I am very happy that I had the chance today to attend a lecture held by Jack Edmonds, who is regarded as one of the most important contributors to the field of combinatorial optimization.

During his talk, Jack asked us to think about how to reduce the shortest path problem on directed graphs with rational costs on the edges to the assignment problem. I thought a bit about it and want to present my solution here.

First of all, let's recap what the shortest path problem and the assignment problem is.

The Shortest Path Problem

Given a directed graph D=(V,A), a cost function c_D : A \rightarrow \mathbb{R} and two designated nodes s,t the task is to find a path

P=(v_1,v_2,...,v_n) \in V^{n} with

v_1=s, v_n=t, v_i \neq v_j \forall i\neq j

 (v_i,v_{i+1}) \in A ~ \forall i=1,...,n-1 such that the cost function

c_D(P) := \sum_{i=1}^{n-1}c_D(v_i,v_{i+1}) is minimized.

In fact we assume that the graph does not contain negative circuits. Otherwise the problem would be equivalent to the longest path problem with cost function -c_D, which is NP-hard.

The Assignment Problem

Given two sets X and Y of equal size and a cost function c_A : X\times Y \rightarrow \mathbb{R}. Find a perfect matching M such that the cost function \sum_{(x,y)\in\ M}c_A(x,y) is minimized.

And here comes the reduction

First, we will construct a bipartite graph B=(X\bigsqcup Y,E) and cost function c as follows:

X:=\{x_v:v\in V\setminus\{s\}\}

Y:=\{y_v:v\in V\setminus\{t\}\}

E:=\{\{y_v,x_w\}:(v,w)\in A\}\bigcup \{\{x_v,y_v\}:v\in V\setminus\{s,t\}\}

c : E \rightarrow \mathbb{R}, \{y_v,x_w\} \mapsto \left\{\begin{array}{cl} c_D(v,w), & \mbox{if }(v,w)\in A\\ 0, & \mbox{otherwise} \end{array}\right.

Proposition 1

Every perfect matching M in B induces a (s,t)-Path P=(v_1,v_2,...,v_n) in D constructed by the following algorithm.

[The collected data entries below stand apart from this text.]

==> config.mk <==
export PLATFORM = sky130hd
export DESIGN_NAME = lcd_bus_sequencer
export DESIGN_NICKNAME = d
export VERILOG_FILES = /design/src/rtl/lcd_bus_sequencer.sv
export SDC_FILE = /design/constraint.sdc
export NUM_CORES = 1
export LEC_CHECK = 0
export CELL_PAD_IN_SITES_DETAIL_PLACEMENT = 0
export CELL_PAD_IN_SITES_GLOBAL_PLACEMENT = 1
export CORE_MARGIN = 2
export CORE_UTILIZATION = 37
export DETAILED_ROUTE_END_ITERATION = 8
export HOLD_SLACK_MARGIN = 0.1
export PLACE_DENSITY_LB_ADDON = 0.2
export SLEW_MARGIN = 15
export SYNTH_ARGS = -nofsm -noshare
export SYNTH_HDL_FRONTEND = slang
export SYNTH_SLANG_ARGS = --single-unit
==> constraint.sdc <==
create_clock -name clock -period 3 [get_ports clock]
set_clock_uncertainty 0.2 [all_clocks]
set_input_delay 0.3 -clock clock [delete_from_list [all_inputs] [get_ports clock]]
set_output_delay 0.3 -clock clock [all_outputs]
set_load 0.05 [all_outputs]
==> src/rtl/lcd_bus_sequencer.sv <==
// rtl/lcd_bus_sequencer.sv - two-requester arbiter and timed HD44780 write-cycle sequencer
// Optional: define LCD_SEQ_STARVE_GUARD_EN to force a requester-1 grant after three contested requester-0 grants.
module lcd_bus_sequencer #(
    parameter int unsigned T_SETUP_CYC = 2,
    parameter int unsigned T_EPW_CYC   = 12,
    parameter int unsigned T_HOLD_CYC  = 2,
    parameter int unsigned T_EXEC_CYC  = 2000,
    parameter int unsigned T_LONG_CYC  = 82000
) (
    input  logic       clock,
    input  logic       reset,
    input  logic       req0_valid,
    input  logic       req0_rs,
    input  logic [7:0] req0_data,
    output logic       req0_ready,
    input  logic       req1_valid,
    input  logic       req1_rs,
    input  logic [7:0] req1_data,
    output logic       req1_ready,
    output logic       RS,
    output logic       RW,
    output logic       E,
    output logic [7:0] DB,
    output logic       busy,
    output logic       grant_id
);

    localparam int unsigned T_MAX_A = (T_SETUP_CYC > T_EPW_CYC)  ? T_SETUP_CYC : T_EPW_CYC;
    localparam int unsigned T_MAX_B = (T_HOLD_CYC  > T_EXEC_CYC) ? T_HOLD_CYC  : T_EXEC_CYC;
    localparam int unsigned T_MAX_C = (T_MAX_A     > T_MAX_B)    ? T_MAX_A     : T_MAX_B;
    localparam int unsigned T_MAX   = (T_MAX_C     > T_LONG_CYC) ? T_MAX_C     : T_LONG_CYC;
    localparam int unsigned CNT_W   = (T_MAX > 1) ? $clog2(T_MAX) : 1;

    localparam logic [CNT_W-1:0] LD_SETUP = CNT_W'(T_SETUP_CYC - 1);
    localparam logic [CNT_W-1:0] LD_EPW   = CNT_W'(T_EPW_CYC - 1);
    localparam logic [CNT_W-1:0] LD_HOLD  = CNT_W'(T_HOLD_CYC - 1);
    localparam logic [CNT_W-1:0] LD_EXEC  = CNT_W'(T_EXEC_CYC - 1);
    localparam logic [CNT_W-1:0] LD_LONG  = CNT_W'(T_LONG_CYC - 1);

    typedef enum logic [2:0] {
        S_IDLE,
        S_SETUP,
        S_PULSE,
        S_HOLD,
        S_WAIT
    } state_t;

    state_t           state_q, state_d;
    logic [CNT_W-1:0] cnt_q, cnt_d;
    logic             rs_q, rs_d;
    logic [7:0]       db_q, db_d;
    logic             e_q, e_d;
    logic             busy_q, busy_d;
    logic             gid_q, gid_d;
    logic             idle;
    logic             cnt_zero;
    logic             long_wait;
    logic             force_req1;

    assign idle      = (state_q == S_IDLE);
    assign cnt_zero  = (cnt_q == '0);
    // Clear display (0x01) and return home (0x02/0x03) need the long execution wait.
    assign long_wait = !rs_q && (db_q == 8'h01 || db_q == 8'h02 || db_q == 8'h03);

`ifdef LCD_SEQ_STARVE_GUARD_EN
    logic [1:0] starve_q, starve_d;

    assign force_req1 = (starve_q == 2'd3) && req1_valid;

    always_comb begin
        starve_d = starve_q;
        if (req0_ready && req0_valid && req1_valid) begin
            starve_d = starve_q + 2'd1;
        end else if (req1_ready && req1_valid) begin
            starve_d = 2'd0;
        end
    end

    always_ff @(posedge clock) begin
        if (reset) begin
            starve_q <= 2'd0;
        end else begin
            starve_q <= starve_d;
        end
    end
`else
    assign force_req1 = 1'b0;
`endif

    assign req0_ready = idle && req0_valid && !force_req1;
    assign req1_ready = idle && req1_valid && (!req0_valid || force_req1);

    always_comb begin
        state_d = state_q;
        cnt_d   = cnt_q;
        rs_d    = rs_q;
        db_d    = db_q;
        e_d     = e_q;
        busy_d  = busy_q;
        gid_d   = gid_q;
        case (state_q)
            S_IDLE: begin
                if (req0_ready) begin
                    rs_d    = req0_rs;
                    db_d    = req0_data;
                    gid_d   = 1'b0;
                    busy_d  = 1'b1;
                    cnt_d   = LD_SETUP;
                    state_d = S_SETUP;
                end else if (req1_ready) begin
                    rs_d    = req1_rs;
                    db_d    = req1_data;
                    gid_d   = 1'b1;
                    busy_d  = 1'b1;
                    cnt_d   = LD_SETUP;
                    state_d = S_SETUP;
                end
            end
            S_SETUP: begin
                e_d = 1'b0;
                if (cnt_zero) begin
                    state_d = S_PULSE;
                    e_d     = 1'b1;
                    cnt_d   = LD_EPW;
                end else begin
                    cnt_d = cnt_q - CNT_W'(1);
                end
            end
            S_PULSE: begin
                if (cnt_zero) begin
                    state_d = S_HOLD;
                    e_d     = 1'b0;
                    cnt_d   = LD_HOLD;
                end else begin
                    cnt_d = cnt_q - CNT_W'(1);
                end
            end
            S_HOLD: begin
                if (cnt_zero) begin
                    state_d = S_WAIT;
                    cnt_d   = long_wait ? LD_LONG : LD_EXEC;
                end else begin
                    cnt_d = cnt_q - CNT_W'(1);
                end
            end
            S_WAIT: begin
                if (cnt_zero) begin
                    state_d = S_IDLE;
                    busy_d  = 1'b0;
                end else begin
                    cnt_d = cnt_q - CNT_W'(1);
                end
            end
            default: begin
                state_d = S_IDLE;
                e_d     = 1'b0;
                busy_d  = 1'b0;
                cnt_d   = '0;
            end
        endcase
    end

    // Reset wins over any in-flight cycle; the interrupted byte is simply lost.
    always_ff @(posedge clock) begin
        if (reset) begin
            state_q <= S_IDLE;
            cnt_q   <= '0;
            rs_q    <= 1'b0;
            db_q    <= 8'h00;
            e_q     <= 1'b0;
            busy_q  <= 1'b0;
            gid_q   <= 1'b0;
        end else begin
            state_q <= state_d;
            cnt_q   <= cnt_d;
            rs_q    <= rs_d;
            db_q    <= db_d;
            e_q     <= e_d;
            busy_q  <= busy_d;
            gid_q   <= gid_d;
        end
    end

    assign RS       = rs_q;
    assign RW       = 1'b0;
    assign E        = e_q;
    assign DB       = db_q;
    assign busy     = busy_q;
    assign grant_id = gid_q;

endmodule

==> results.json, run 1 <==
{
  "status": "completed",
  "vias": 1785,
  "leakage_nw": 0.883,
  "hold_viol": 0,
  "die_w_microns": 73.9,
  "worst_slew_pin_slew_ns": 0.517,
  "ys.flop_type": "dfxtp_1",
  "htreeDepth": 2,
  "yosys_warnings": 0,
  "drive_gt1_share_pct": 10.4,
  "hold_class": "flop to flop",
  "track_usage_pct": 19.7,
  "setup_violations": 0,
  "syn_inst": 217,
  "ioPinCount": 37,
  "drtAntennaViolNets": 0,
  "cts.sink_count": 32,
  "route.detailed.drc": 0,
  "fmax_mhz": 365,
  "multi_input_area_sq_mm": 0.00108,
  "drt_iter0_drc": 150,
  "syn_area_sq_mm": 0.00181,
  "clockBufferDepth": 2,
  "dp.final_hpwl_mm": 3.36,
  "synth_edf_count": 0,
  "worst_slew_margin_rel_pct": 65.4,
  "cts_root_buffer": "clkbuf_8",
  "routed_via_density": 5.48,
  "yosys.area.top_type": "dfxtp_1",
  "final_nets": 281,
  "yosys.cell_types.count": 50,
  "clk_pin_slew_worst_paths_ns": 0.07,
  "r2r_slack_ns": 0.29,
  "fin_crit_sh_pct": 91.3,
  "syn_to_final_growth_pct": 31.2,
  "cts_setup_buffers": 0,
  "routedWlPerCell_microns": 14.1,
  "start_util_pct": 38.2,
  "async_flop_share_pct": 0,
  "reg2reg_from": "cnt_q[0]",
  "ctsResizeCount": 0,
  "arrival_ns": 2.24,
  "critPathKind": "flop to output port",
  "grt_pass1_vias": 1769,
  "synth_top_area_share_pct": 35.5,
  "cp-endpoint": "req1_ready",
  "worstPathMaxFanout": 10,
  "synth_common_cells": "32 x dfxtp_1, 32 x nor2_1, 15 x a21oi_1",
  "yosysSeqAreaShare_pct": 35.5,
  "p_per_area_mw_per_mm2": 1190,
  "die_area_sq_mm": 0.00545,
  "num_rows": 25,
  "nFillCells": 463,
  "routed_wl_mm": 4.60,
  "grt_max_degree": 21,
  "synth.area.top_cells": "dfxtp_1 35%, nor2_1 6.7%, mux2i_1 5.5%, a211oi_1 5.4%, a21oi_1 4.2%",
  "ys_ff_latch": 32,
  "final_core_util_pct": 50.1,
  "drt_pass1_iterations": 4,
  "finalSetupTns_ns": 0,
  "crit_start": "state_q[1]",
  "r2r_cells": 7,
  "cts_hold_buf": 0,
  "rsz0062_at_grt": "no",
  "overflow": 0,
  "cts_tree": "done",
  "grt_first_pass_wirelength_mm": 8.30,
  "startpoint_type": "flop",
  "regToRegEndpoint": "cnt_q[2]",
  "crit_path_end_kind": "output port",
  "diodes": 0,
  "die_h_microns": 73.9,
  "port_buffers": 35,
  "required_ns": 2.50,
  "drv_slew": 0,
  "gp_congestion": 0.843,
  "regArea_sq_um": 641,
  "syn_avg_cell_area_sq_um": 8.32,
  "period_minus_slack_ns": 2.74,
  "maxCapViolCount": 0,
  "synth_fp_nets": 240,
  "clkLatencyLatePin_ns": 0.28,
  "antenna_found_initial": 0,
  "core_sq_mm": 0.00472,
  "vdd_drop_max_v": 0.000512,
  "cts_buffers": 5
}
-- worst max-delay path: stages, from the launching register on --
cell and delay, ns:
dfxtp_1 0.41, or2_2 0.40, nor2_1 0.17, nand2_1 0.08, nor2_1 0.08, clkdlybuf4s50_1 0.81
-- power by group --
part / total (mW) / internal, mW / leakage (nW) / switching, mW
logic: 1.77 / 0.715 / 0.575 / 1.06
clock network: 0.347 / 0.187 / 0.0455 / 0.160
registers: 0.705 / 0.569 / 0.263 / 0.136
total: 2.82 / 1.47 / 0.883 / 1.35
-- state kept, by name, indices dropped and copies added (netlist names) --
name,flops
cnt_q,17
DB,8
state_q,3
E,1
RS,1
busy,1
grant_id,1
-- per-stage QoR --
step / hold WS [ns] / setup slack [ns] / power [mW] / cells / cell area [sq um]
2_1_floorplan: 0.240 / 0.403 / 1.99 / 217 / 1810
4_1_cts: 0.274 / 0.247 / 2.83 / 326 / 2370
3_3_place_gp: 0.260 / 0.331 / 2.47 / 318 / 2280
6_report: 0.271 / 0.260 / 2.82 / 326 / 2370
3_5_place_dp: 0.264 / 0.308 / 2.47 / 318 / 2280
5_1_grt: 0.312 / 0.146 / 3.05 / 326 / 2370
-- routing by layer --
layer / share of wire [%] / GRT usage (%) / routed length [microns] / vias up
met4: 1.3 / 6.26 / 59 / 0
met1: 46 / 25.2 / 2110 / 837
met3: 5.8 / 6.04 / 266 / 6
met2: 47 / 31.6 / 2160 / 46
met5: 0 / 0 / 0 / -
li1: - / - / - / 896
-- worst min path at each step --
stage | endpoint | cells after the start | slack (ns) | startpoint
after floorplan | cnt_q[15] | 2 | 0.24 | cnt_q[15]
after global placement | cnt_q[15] | 2 | 0.26 | cnt_q[15]
after detailed placement | E | 2 | 0.26 | E
after CTS | E | 2 | 0.27 | E
after global routing | cnt_q[15] | 2 | 0.31 | cnt_q[15]
final | cnt_q[15] | 2 | 0.27 | cnt_q[15]
-- cells by family (layout without fill, tap and decap cells) --
family / after synthesis / count (layout) / synth area share [%]
xor+xnor: 5 / 5 / 2.43
buf+inv: 19 / 61 / 4.85
simple gates: 84 / 84 / 23.8
flops: 32 / 32 / 35.5
fa+ha+maj: 1 / 1 / 0.693
compound gates: 65 / 65 / 27.0
other cells: 1 / 1 / 0.208
mux: 10 / 10 / 5.54
-- cells in the final DEF, fill, tap and decap left out, types with 2 or more instances in the layout --
master	n
a211o_1	3
a211oi_1	13
a21o_1	2
a21oi_1	15
a32o_1	4
and2_1	4
buf_4	13
clkbuf_1	2
clkbuf_8	6
clkdlybuf4s50_1	34
dfxtp_1	32
inv_1	5
mux2i_1	10
nand2_1	13
nand2b_1	2
nand3_1	2
nand4_1	4
nor2_1	32
nor2b_1	2
nor3_1	8
nor3b_1	2
nor4_1	4
o21ai_0	8
o22ai_1	2
o31ai_1	2
o41ai_1	4
or4_1	4
xnor2_1	4
-- final cells by class --
type / count / area share, %
well taps: 67 / 3.54
clock buffers: 8 / 3.80
inverters: 5 / 0.792
repair buffers: 48 / 19.3
flip-flops and latches: 32 / 27.0
multi-input cells: 166 / 45.5
No activity file was read; power rests on OpenSTA's default activity.
==> run 2, diff against run 1 <==
--- a/config.mk
+++ b/config.mk
@@ -7,7 +7,7 @@
 export LEC_CHECK = 0
 export CELL_PAD_IN_SITES_DETAIL_PLACEMENT = 0
 export CELL_PAD_IN_SITES_GLOBAL_PLACEMENT = 1
-export CORE_MARGIN = 2
+export CORE_ASPECT_RATIO = 1.5
 export CORE_UTILIZATION = 37
 export DETAILED_ROUTE_END_ITERATION = 8
 export HOLD_SLACK_MARGIN = 0.1
==> results.json, run 2 (synthesis results as in run 1) <==
{
  "route.detailed.drc": 0,
  "nFillCells": 478,
  "dr_wl_met3_microns": 244,
  "dp.final_hpwl_mm": 3.62,
  "routed_wl_mm": 4.81,
  "layout_commonest_cell": "clkdlybuf4s50_1",
  "port_buffers": 35,
  "drv_slew": 0,
  "num_rows": 30,
  "final_nets": 281,
  "drt_iter0_drc": 79,
  "overflow": 0,
  "maxCapViolCount": 0,
  "ctsResizeCount": 0,
  "cts_hold_buf": 0,
  "worst_slew_margin_rel_pct": 56.6,
  "setup_violations": 0,
  "routedWlPerCell_microns": 14.9,
  "layout_common_cells": "34 x clkdlybuf4s50_1, 32 x dfxtp_1, 32 x nor2_1",
  "cts_tree": "done",
  "die_h_microns": 87.6,
  "reg2reg_from": "cnt_q[0]",
  "hold_viol": 0,
  "cts_setup_buffers": 0,
  "grt_pass1_vias": 1740,
  "required_ns": 2.98,
  "cts_buffers": 5,
  "cts_root_buffer": "clkbuf_8",
  "routed_via_density": 5.59,
  "die_area_sq_mm": 0.00517,
  "diodes": 0,
  "multi_input_area_sq_mm": 0.00108,
  "fin_cells": 323,
  "fin_crit_sh_pct": 92.0,
  "gp_congestion": 0.867,
  "grt_first_pass_wirelength_mm": 7.98,
  "crit_path_end_kind": "flop",
  "vdd_drop_max_v": 0.000633,
  "worstPathMaxFanout": 7,
  "grt_max_degree": 21,
  "regMostFlops": "cnt_q",
  "drtAntennaViolNets": 0,
  "drive_gt1_share_pct": 10.4,
  "drt_pass1_iterations": 4,
  "htreeDepth": 2,
  "cts.sink_count": 32,
  "vias": 1804,
  "critPathKind": "flop to flop",
  "clkLatencyLatePin_ns": 0.29,
  "wl_met1_mm": 1.88,
  "largest_reg_flops": 17,
  "fmax_mhz": 362,
  "highest_layer": "met4",
  "clk_pin_slew_worst_paths_ns": 0.07,
  "start_util_pct": 39.1,
  "antenna_found_initial": 0,
  "p_per_area_mw_per_mm2": 1190,
  "wl_met2_mm": 2.50,
  "clockBufferDepth": 2,
  "leakage_nw": 0.884,
  "track_usage_pct": 20.6,
  "worst_slew_pin_slew_ns": 0.651,
  "arrival_ns": 2.74,
  "crit_start": "cnt_q[0]",
  "period_minus_slack_ns": 2.76,
  "status": "completed",
  "die_w_microns": 59.0,
  "worstHoldStart": "cnt_q[15]",
  "regArea_sq_um": 641,
  "syn_to_final_growth_pct": 31.0,
  "startpoint_type": "flop",
  "dp.cells": 315,
  "core_sq_mm": 0.00462,
  "finalSetupTns_ns": 0,
  "rsz0062_at_grt": "no",
  "ioPinCount": 37,
  "hold_class": "flop to flop"
}
run 2: per-stage QoR:
stage               total power [mW]  util, %  setup slack, ns  area [sq um]  hold slack [ns]
floorplan                       1.99        -            0.403          1810            0.240
global placement                2.47     49.3            0.334          2270            0.262
detailed placement              2.46     49.3            0.275          2270            0.264
CTS                             2.82     51.2            0.255          2360            0.273
global route                    3.03     51.2            0.130          2360            0.307
finish                          2.81     51.2            0.239          2360            0.270
run 2: cell type report:
class / instances / share of cell area [%]
flip-flops and latches: 32 / 27.1
inverters: 5 / 0.794
repair buffers: 48 / 19.4
well taps: 64 / 3.39
multi-input cells: 166 / 45.6
clock buffers: 8 / 3.81
run 2: final timing paths:
kind	endpoint	slack, ns	cells after the start
setup / recovery	cnt_q[2]	0.24	7
hold / removal	cnt_q[15]	0.27	2
setup reg to reg	cnt_q[2]	0.24	7
hold reg to reg	cnt_q[15]	0.27	2
run 2: layer usage:
layer | GRT usage, % | vias to the layer above
met5 | 0 | -
met4 | 12.6 | 0
met3 | 5.91 | 14
met2 | 37.0 | 56
met1 | 20.5 | 840
li1 | - | 894
run 2: worst max-delay path: stages, from the launching register on:
cell and delay [ns]:
dfxtp_1 0.35, inv_1 0.07, ha_1 0.22, or4b_1 0.54, or4_4 0.59, a221oi_4 0.35
o21ai_1 0.09, a22o_1 0.25
run 2: report_power, final:
part / leakage, nW / total [mW] / switching [mW] / internal (mW)
Clock: 0.0455 / 0.346 / 0.159 / 0.187
Sequential: 0.263 / 0.707 / 0.138 / 0.569
Combinational: 0.576 / 1.76 / 1.05 / 0.708
==> run 3, diff against run 2 <==
--- a/config.mk
+++ b/config.mk
@@ -8,6 +8,7 @@
 export CELL_PAD_IN_SITES_DETAIL_PLACEMENT = 0
 export CELL_PAD_IN_SITES_GLOBAL_PLACEMENT = 1
 export CORE_ASPECT_RATIO = 1.5
+export CORE_MARGIN = 5
 export CORE_UTILIZATION = 37
 export DETAILED_ROUTE_END_ITERATION = 8
 export HOLD_SLACK_MARGIN = 0.1
==> results.json, run 3 (synthesis results as in run 1) <==
{
  "routed_wl_mm": 4.94,
  "routed_via_density": 5.55,
  "arrival_ns": 2.72,
  "die_area_sq_mm": 0.00641,
  "grt_max_degree": 16,
  "finalSetupTns_ns": 0,
  "switching_share_pct": 48.3,
  "port_buffers": 35,
  "p_sw_mw": 1.36,
  "cts.sink_count": 32,
  "track_usage_pct": 16.7,
  "reg2reg_from": "cnt_q[0]",
  "cts_hold_buf": 0,
  "slowest_delay_ns": 0.59,
  "crit_path_end_kind": "flop",
  "startpoint_type": "flop",
  "fmax_mhz": 365,
  "clockBufferDepth": 2,
  "power.clock.fraction_pct": 12.6,
  "share_comb_of_total_power_pct": 62.3,
  "layout_common_cells": "34 x clkdlybuf4s50_1, 32 x dfxtp_1, 32 x nor2_1",
  "crit_start": "cnt_q[0]",
  "drtAntennaViolNets": 0,
  "worstPathMaxFanout": 7,
  "syn_to_final_growth_pct": 31.3,
  "p_total_mw": 2.81,
  "cp.depth": 7,
  "hold_class": "flop to flop",
  "fin_cells": 325,
  "grt_pass1_vias": 1755,
  "htreeDepth": 2,
  "whs_path_depth": 2,
  "drt_pass1_iterations": 4,
  "p_per_area_mw_per_mm2": 1190,
  "dp.final_hpwl_mm": 3.75,
  "ctsResizeCount": 0,
  "final_nets": 281,
  "die_h_microns": 95.6,
  "drive_gt1_share_pct": 11.2,
  "dp.cells": 317,
  "grt_first_pass_wirelength_mm": 8.18,
  "fin_crit_sh_pct": 91.3,
  "vdd_drop_max_v": 0.000621,
  "worst_slew_pin_slew_ns": 0.644,
  "ioPinCount": 37,
  "drt_iter0_drc": 54,
  "die_w_microns": 67.0,
  "power.internal_mw": 1.45,
  "layout_commonest_cell": "clkdlybuf4s50_1",
  "hold_viol": 0,
  "crit_buf_inv": 1,
  "status": "completed",
  "leakage_nw": 0.889,
  "cts_root_buffer": "clkbuf_8",
  "regToRegEndpoint": "cnt_q[2]",
  "seq_power_share_pct": 25.1,
  "overflow": 0,
  "num_rows": 31,
  "core_sq_mm": 0.00477,
  "nFillCells": 505,
  "path_cells": "inv_1 -> ha_1 -> or4b_1 -> or4_4 -> a221oi_4 -> o21ai_1 -> a22o_1",
  "cp-endpoint": "cnt_q[2]",
  "maxCapViolCount": 0,
  "cts_buffers": 5,
  "rsz0062_at_grt": "no",
  "routedWlPerCell_microns": 15.2,
  "clkLatencyLatePin_ns": 0.29,
  "gp_congestion": 0.805,
  "largest_reg_flops": 17,
  "period_minus_slack_ns": 2.74,
  "route.detailed.drc": 0,
  "start_util_pct": 37.8,
  "drv_slew": 0,
  "slowest_stage": "or4_4",
  "regMostFlops": "cnt_q",
  "cts_setup_buffers": 0,
  "regArea_sq_um": 641,
  "antenna_found_initial": 0,
  "vias": 1804,
  "worst_slew_margin_rel_pct": 57.1,
  "cts_tree": "done",
  "required_ns": 2.98,
  "final_core_util_pct": 49.7,
  "r2r_slack_ns": 0.26,
  "multi_input_area_sq_mm": 0.00108,
  "diodes": 0,
  "setup_violations": 0,
  "cp_top_family": "simple AND/OR/NAND/NOR gates",
  "critPathKind": "flop to flop",
  "r2r_cells": 7,
  "clk_pin_slew_worst_paths_ns": 0.07
}
[run 3: cell types whose count changed in the layout (fill, tap and decap cells not counted)]
cell      change
clkinv_2      +2
clkbuf_1      -2
[run 3: metrics by stage]
step | cell area (sq um) | hold WS, ns | setup slack (ns)
floorplan | 1810 | 0.240 | 0.403
global placement | 2280 | 0.269 | 0.333
detailed placement | 2280 | 0.288 | 0.286
CTS | 2370 | 0.301 | 0.280
global route | 2370 | 0.318 | 0.138
finish | 2370 | 0.297 | 0.262
[run 3: worst min-delay path by stage]
stage	startpoint	endpoint	slack, ns
4_1_cts	cnt_q[15]	cnt_q[15]	0.30
5_1_grt	busy	busy	0.32
2_1_floorplan	cnt_q[15]	cnt_q[15]	0.24
3_5_place_dp	E	E	0.29
6_report	cnt_q[15]	cnt_q[15]	0.30
3_3_place_gp	cnt_q[15]	cnt_q[15]	0.27
[run 3: layer usage]
| metal | vias to the layer above | wire length, microns | GRT usage [%] |
|---|---|---|---|
| met2 | 50 | 2560 | 28.7 |
| met1 | 853 | 2010 | 18.6 |
| met4 | 0 | 138 | 8.97 |
| li1 | 890 | - | - |
| met5 | - | 0 | 0 |
| met3 | 11 | 231 | 3.89 |
[run 3: layout make-up]
type | instances | share of cell area (%)
flip-flops and latches | 32 | 27.0
clock buffers | 6 | 3.48
multi-input cells | 166 | 45.5
well taps | 66 | 3.48
clock inverters | 2 | 0.422
inverters | 5 | 0.792
repair buffers | 48 | 19.3
[run 3: worst min-delay path: stages (launching register included)]
cell and delay (ns):
dfxtp_1 0.33, o41ai_1 0.06, a21oi_1 0.06
[run 3: power by group through the flow]
stage | clock network [mW] | logic, mW | registers (mW)
2_1_floorplan | 0 | 1.09 | 0.906
3_3_place_gp | 0 | 1.75 | 0.711
3_5_place_dp | 0 | 1.75 | 0.714
4_1_cts | 0.363 | 1.76 | 0.706
5_1_grt | 0.379 | 1.92 | 0.731
6_report | 0.354 | 1.75 | 0.705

Let~m(v)~be~the~node~that~is~matched~to~v~in~M.
p:=s
i:=1
while~(x_p \neq x_t)~ do
v_i:=p
x_p:=m(y_p)
i++

Proof

Because M is a matching, the constructed path P cannot have a circuit, i.e. a v_j does not repeat. The algorithm stops as soon as it reaches t and because the set of nodes is finite, the algorithm has to stop. It follows that P is a (s,t)-path.

Proposition 2

Let P be a (s,t)-path in D then

M:=\{\{x_v,y_v\}:v\notin P\}\cup \{\{x_v,y_w\}:(v,w) \in P\}

is a perfect matching in B.

Proof

First of all recognize that X and Y have got the same size. Because a node v either has an successor in P, is t or is not in P, every node in X gets covered. Because P does not contain a circuit, two edges in M cannot be adjacent and thus every node in Y gets covered. It follows that M is a perfect matching.

Finally

Taking proposition 1 and 2 together, we can reduce the shortest path problem to the assignment problem by doing the following:

  1. Construct B like shown above
  2. Find a cost-minimal perfect matching M
  3. Construct a path in D with the algorithm from proposition 1

Proposition 1 tells us that step 3 will succeed and proposition 2 tells us that while doing step 2 we consider all possible paths. As M has got minimal cost, so P has. Recap that we required the absence of negative circuits.